## [Activity]
Count every line that includes the string "make" in the entries that follow. Nothing besides the number is needed.

## [Stored data entries]
──────────────────────────────
What follows belongs to an exercise in optimizing a design on an open flow for small area and a short achievable clock period; a production flow would make more cautious choices. RTL that was checked went through simulation tests only; none was proved equivalent to the original. For runs 1 and 2, only the layout was checked, not whether the RTL still works. No driver is modelled on the clock port, so clocking that relies on it looks cheaper here than on a real chip. Power is estimated from default activity; no workload was simulated.

`flow/run.sh`:
```
#!/bin/bash
# synth_recipe.tcl (not shown) runs the flow's synth.tcl, then flattens the netlist and writes it again
# the make line also repeats each setting of config.mk as NAME=value (left out here)
make -C /OpenROAD-flow-scripts/flow DESIGN_CONFIG=/design/flow/config.mk WORK_HOME=/design/flow/orfs CLKGATE_MAP_FILE= SYNTH_SCRIPT=/design/flow/synth_recipe.tcl finish
```
`flow/config.mk`:
```
export PLATFORM = sky130hd
export DESIGN_NAME = axis_master
export DESIGN_NICKNAME = axis_master
export VERILOG_FILES = /design/flow/design.v
export SDC_FILE = /design/flow/constraint.sdc
export NUM_CORES = 4
export LEC_CHECK = 0
export CAP_MARGIN = 20
export CORE_MARGIN = 2
export CORE_UTILIZATION = 40
export CTS_CLUSTER_DIAMETER = 100
export CTS_CLUSTER_SIZE = 20
export SETUP_SLACK_MARGIN = 3.0
export SLEW_MARGIN = 20
export SYNTH_HIERARCHICAL = 1
```
`flow/constraint.sdc`:
```
create_clock -name core_clock -period 5.0 [get_ports {axi_aclk}]
set_input_delay 1.0000 -clock core_clock [delete_from_list [all_inputs] [get_ports {axi_aclk}]]
set_output_delay 1.0000 -clock core_clock [all_outputs]
set_load 0.01 [all_outputs]
```
`flow/design.v`:
```
module axis_aoi222 #(parameter WIDTH = 44)(
    input logic [WIDTH - 1:0] a1, a2, b1, b2, c1, c2,
    output logic [WIDTH - 1:0] y
);
    assign y = ~((a1 & a2) | (b1 & b2) | (c1 & c2));
endmodule
module axis_payload_sel #(parameter DEPTH = 8)(
    input logic start, ready, v, x0, x1, y0, y1,
    input logic [DEPTH - 1:0] nx, nx_hold,
    output logic en_b,
    output logic [DEPTH - 1:0] sel
);
    logic g;
    assign g    = v & ~(start & (ready ? x1 : x0));
    assign en_b = v & start & (ready ? y1 : y0);
    assign sel  = {DEPTH{g}} & (ready ? nx : nx_hold);
endmodule
module axis_out_flag(
    input logic clk,
    input logic rst_n,
    input logic d,
    output logic q
);
    always_ff @(posedge clk or negedge rst_n) begin
        if (~rst_n) q <= 1'b0;
        else        q <= d;
    end
endmodule
module axis_nand3 #(parameter WIDTH = 44)(
    input logic [WIDTH - 1:0] a, b, c,
    output logic [WIDTH - 1:0] y
);
    assign y = ~(a & b & c);
endmodule
module axis_master(
    input logic bk_start,
    input logic [31:0] bk_data,
    input logic [3:0] bk_tstrb,
    input logic [3:0] bk_tkeep,
    input logic [1:0] bk_tid,
    input logic [1:0] bk_user,
    output logic bk_nordy,
    output logic bk_done,
    input axi_aclk,
    input axi_aresetn,
    output logic axis_tvalid,
    output logic [31:0] axis_tdata,
    output logic [3:0] axis_tstrb,
    output logic [3:0] axis_tkeep,
    output logic axis_tlast,
    output logic [1:0] axis_tid,
    output logic [1:0] axis_tuser,
    input axis_tready
);
    localparam DEPTH = 8, WIDTH = 44;
    logic [WIDTH - 1:0] fifo [DEPTH - 1:0];
    logic [WIDTH - 1:0] din, o_q, o_n;
    logic [7:0] d_q, d_n, w_q, w_n, cnt_q, cnt_n, nx_q, nx_n;
    logic s_q, v_q, l_q, nordy_q, v_n;
    logic full_q, full_n, wr, rd;
    assign din = {bk_data, bk_tstrb, bk_tkeep, bk_tid, bk_user};
    assign wr   = bk_start & ~full_q;
    assign rd   = s_q & v_q & axis_tready;
    logic [7:0] w_inc;
    logic d_is0, d_is1, d_is2, d_is255, w_is0, w_is1, w_is255;
    logic gt1_inc, gt1_dec, gt1_same, v_inc, v_dec, v_same0, v_same1, v_clr;
    logic [7:0] nx_rot;
    logic [7:0] d_all1, d_all0, w_all1, d_tgl;
    logic up, dn;
    always_comb begin
        d_all1[0] = 1'b1;
        d_all0[0] = 1'b1;
        w_all1[0] = 1'b1;
        for (int i = 1; i < 8; i++) begin
            d_all1[i] = d_all1[i - 1] & d_q[i - 1];
            d_all0[i] = d_all0[i - 1] & ~d_q[i - 1];
            w_all1[i] = w_all1[i - 1] & w_q[i - 1];
        end
    end
    assign w_inc = w_q ^ w_all1;
    assign up    = wr & ~rd;
    assign dn    = rd & ~wr;
    assign d_tgl = ({8{up}} & d_all1) | ({8{dn}} & d_all0);
    assign d_is0   = (d_q == 8'd0);
    assign d_is1   = (d_q == 8'd1);
    assign d_is2   = (d_q == 8'd2);
    assign d_is255 = (d_q == 8'd255);
    assign w_is0   = (w_q == 8'd0);
    assign w_is1   = (w_q == 8'd1);
    assign w_is255 = (w_q == 8'd255);
    assign gt1_same = ~d_is0 & ~d_is1;
    assign gt1_inc  = ~d_is0 & ~d_is255;
    assign gt1_dec  = ~d_is1 & ~d_is2;
    assign v_inc    = gt1_inc | (d_is0 & w_is0 & ~v_q);    
    assign v_dec    = gt1_dec;                             
    assign v_same0  = gt1_same | (d_is1 & w_is1 & ~v_q);   
    assign v_same1  = gt1_same;                            
    assign v_clr    = ~w_is255;                            
    always_comb begin
        if (l_q) begin
            w_n = wr ? w_inc : 8'd0;
            d_n = wr ? w_inc : 8'd0;
            v_n = wr & v_clr;
        end
        else begin
            w_n = wr ? w_inc : w_q;
            d_n = d_q ^ d_tgl;
            case ({wr, rd})
                2'b10:   v_n = v_inc;
                2'b01:   v_n = v_dec;
                2'b11:   v_n = v_same1;
                default: v_n = v_same0;
            endcase
        end
    end
    always_comb begin
        if (l_q)
            full_n = wr & (w_q == 8'd7);
        else if (up)
            full_n = (d_q == 8'd7);
        else if (dn)
            full_n = (d_q == 8'd9);
        else
            full_n = full_q;
    end
    logic dl0_n, dl1_n, d255_n;
    always_comb begin
        if (l_q) begin
            dl0_n  = ~wr | (w_q[2:0] == 3'd7);
            dl1_n  = wr & (w_q[2:0] == 3'd0);
            d255_n = wr & (w_q == 8'd254);
        end
        else if (up) begin
            dl0_n  = (d_q[2:0] == 3'd7);
            dl1_n  = ~dl0n_q;
            d255_n = (d_q == 8'd254);
        end
        else if (dn) begin
            dl0_n  = dl1_q;
            dl1_n  = (d_q[2:0] == 3'd2);
            d255_n = d_is0;
        end
        else begin
            dl0_n  = ~dl0n_q;
            dl1_n  = dl1_q;
            d255_n = d255_q;
        end
    end
    assign nx_rot = {nx_q[6:0], nx_q[7]};
    always_comb begin
        if (~v_q)      nx_n = 8'b0000_0001;
        else if (~s_q) nx_n = 8'b0000_0010;
        else if (rd)   nx_n = nx_rot;
        else           nx_n = nx_q;
    end
    logic [7:0] c_all1;
    always_comb begin
        c_all1[0] = 1'b1;
        for (int i = 1; i < 8; i++)
            c_all1[i] = c_all1[i - 1] & cnt_q[i - 1];
    end
    assign cnt_n = (s_q & ~axis_tready) ? cnt_q ^ c_all1 : 8'd0;
    logic dl0, dl1, sv;
    logic x0, x1, y0, y1;
    logic [DEPTH - 1:0] nx_hold;
    logic dl0n_q, dl1_q, d255_q;    
    assign dl0 = ~dl0n_q;
    assign dl1 = dl1_q;
    assign sv  = s_q & v_q;
    assign x0  = ~full_q & (d255_q | dl0);
    assign x1  = ~full_q & (sv ? dl1 : (d255_q | dl0));
    assign y0  = ~full_q & dl0 & ~d255_q;
    assign y1  = ~full_q & (sv ? dl1 : (dl0 & ~d255_q));
    assign nx_hold = s_q ? {nx_q[0], nx_q[7:1]} : nx_q;
    localparam GROUPS = 2, GW = WIDTH / GROUPS;
    logic [GROUPS - 1:0] en_b_g;
    logic [DEPTH - 1:0] sel_g [GROUPS];
    logic [WIDTH - 1:0] sel_w [DEPTH];
    logic [WIDTH - 1:0] en_b_w;
    for (genvar k = 0; k < GROUPS; k++) begin : sel_copy
        axis_payload_sel #(.DEPTH(DEPTH)) payload_sel(
            .start(bk_start), .ready(axis_tready), .v(v_q),
            .x0(x0), .x1(x1), .y0(y0), .y1(y1),
            .nx(nx_q), .nx_hold(nx_hold),
            .en_b(en_b_g[k]), .sel(sel_g[k]));
    end
    always_comb begin
        for (int j = 0; j < WIDTH; j++) begin
            en_b_w[j] = en_b_g[j / GW];
            for (int i = 0; i < DEPTH; i++)
                sel_w[i][j] = sel_g[j / GW][i];
        end
    end
    logic [WIDTH - 1:0] grp0, grp1, grp2;
    axis_aoi222 #(.WIDTH(WIDTH)) payload_g0(
        .a1(sel_w[0]), .a2(fifo[0]),
        .b1(sel_w[1]), .b2(fifo[1]),
        .c1(sel_w[2]), .c2(fifo[2]),
        .y(grp0));
    axis_aoi222 #(.WIDTH(WIDTH)) payload_g1(
        .a1(sel_w[3]), .a2(fifo[3]),
        .b1(sel_w[4]), .b2(fifo[4]),
        .c1(sel_w[5]), .c2(fifo[5]),
        .y(grp1));
    axis_aoi222 #(.WIDTH(WIDTH)) payload_g2(
        .a1(sel_w[6]), .a2(fifo[6]),
        .b1(sel_w[7]), .b2(fifo[7]),
        .c1(en_b_w),   .c2(din),
        .y(grp2));
    axis_nand3 #(.WIDTH(WIDTH)) payload_or(
        .a(grp0), .b(grp1), .c(grp2),
        .y(o_n));
    always_ff @(posedge axi_aclk) begin
        for (int i = 0; i < DEPTH; i++)
            if (bk_start & ~full_q & (w_q[2:0] == i)) fifo[i] <= din;
    end
    always_ff @(posedge axi_aclk or negedge axi_aresetn) begin
        if (~axi_aresetn) begin
            d_q     <= 8'd0;
            w_q     <= 8'd0;
            cnt_q   <= 8'd0;
            nx_q    <= 8'b0000_0001;
            full_q  <= 1'b0;
            dl0n_q  <= 1'b0;
            dl1_q   <= 1'b0;
            d255_q  <= 1'b0;
            s_q     <= 1'b0;
            v_q     <= 1'b0;
            l_q     <= 1'b0;
            nordy_q <= 1'b0;
            o_q     <= '0;
        end
        else begin
            d_q     <= d_n;
            w_q     <= w_n;
            cnt_q   <= cnt_n;
            nx_q    <= nx_n;
            full_q  <= full_n;
            dl0n_q  <= ~dl0_n;
            dl1_q   <= dl1_n;
            d255_q  <= d255_n;
            s_q     <= v_q;
            v_q     <= v_n;
            l_q     <= v_q & ~v_n;
            nordy_q <= s_q & ~axis_tready & (cnt_q >= 8'd4) & (cnt_q != 8'd255);
            o_q     <= o_n;
        end
    end
    axis_out_flag tvalid_flag(.clk(axi_aclk), .rst_n(axi_aresetn), .d(v_q), .q(axis_tvalid));
    axis_out_flag tlast_flag(.clk(axi_aclk), .rst_n(axi_aresetn), .d(v_q & ~v_n), .q(axis_tlast));
    axis_out_flag done_flag(.clk(axi_aclk), .rst_n(axi_aresetn), .d(v_q & ~v_n), .q(bk_done));
    assign bk_nordy    = nordy_q;
    assign {axis_tdata, axis_tstrb, axis_tkeep, axis_tid, axis_tuser} = o_q;
endmodule
```
==> results of run 1 <==
==> worst paths after layout <==
check / from / end / slack [ns] / depth (start not counted)
hold / removal: axi_aresetn / nordy_q$_DFF_PN0_ / 0.33 / 1
setup reg to reg: s_q$_DFF_PN0_ / o_q[1]$_DFF_PN0_ / 2.81 / 9
min in group core_clock: fifo[2][19]$_DFFE_PP_ / o_q[19]$_DFF_PN0_ / 0.47 / 2
setup / recovery: s_q$_DFF_PN0_ / o_q[1]$_DFF_PN0_ / 2.81 / 9
hold reg to reg: fifo[2][19]$_DFFE_PP_ / o_q[19]$_DFF_PN0_ / 0.47 / 2
max in group asynchronous: axi_aresetn / o_q[15]$_DFF_PN0_ / 3.92 / 2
──────────────────────────────
## [The answer]
3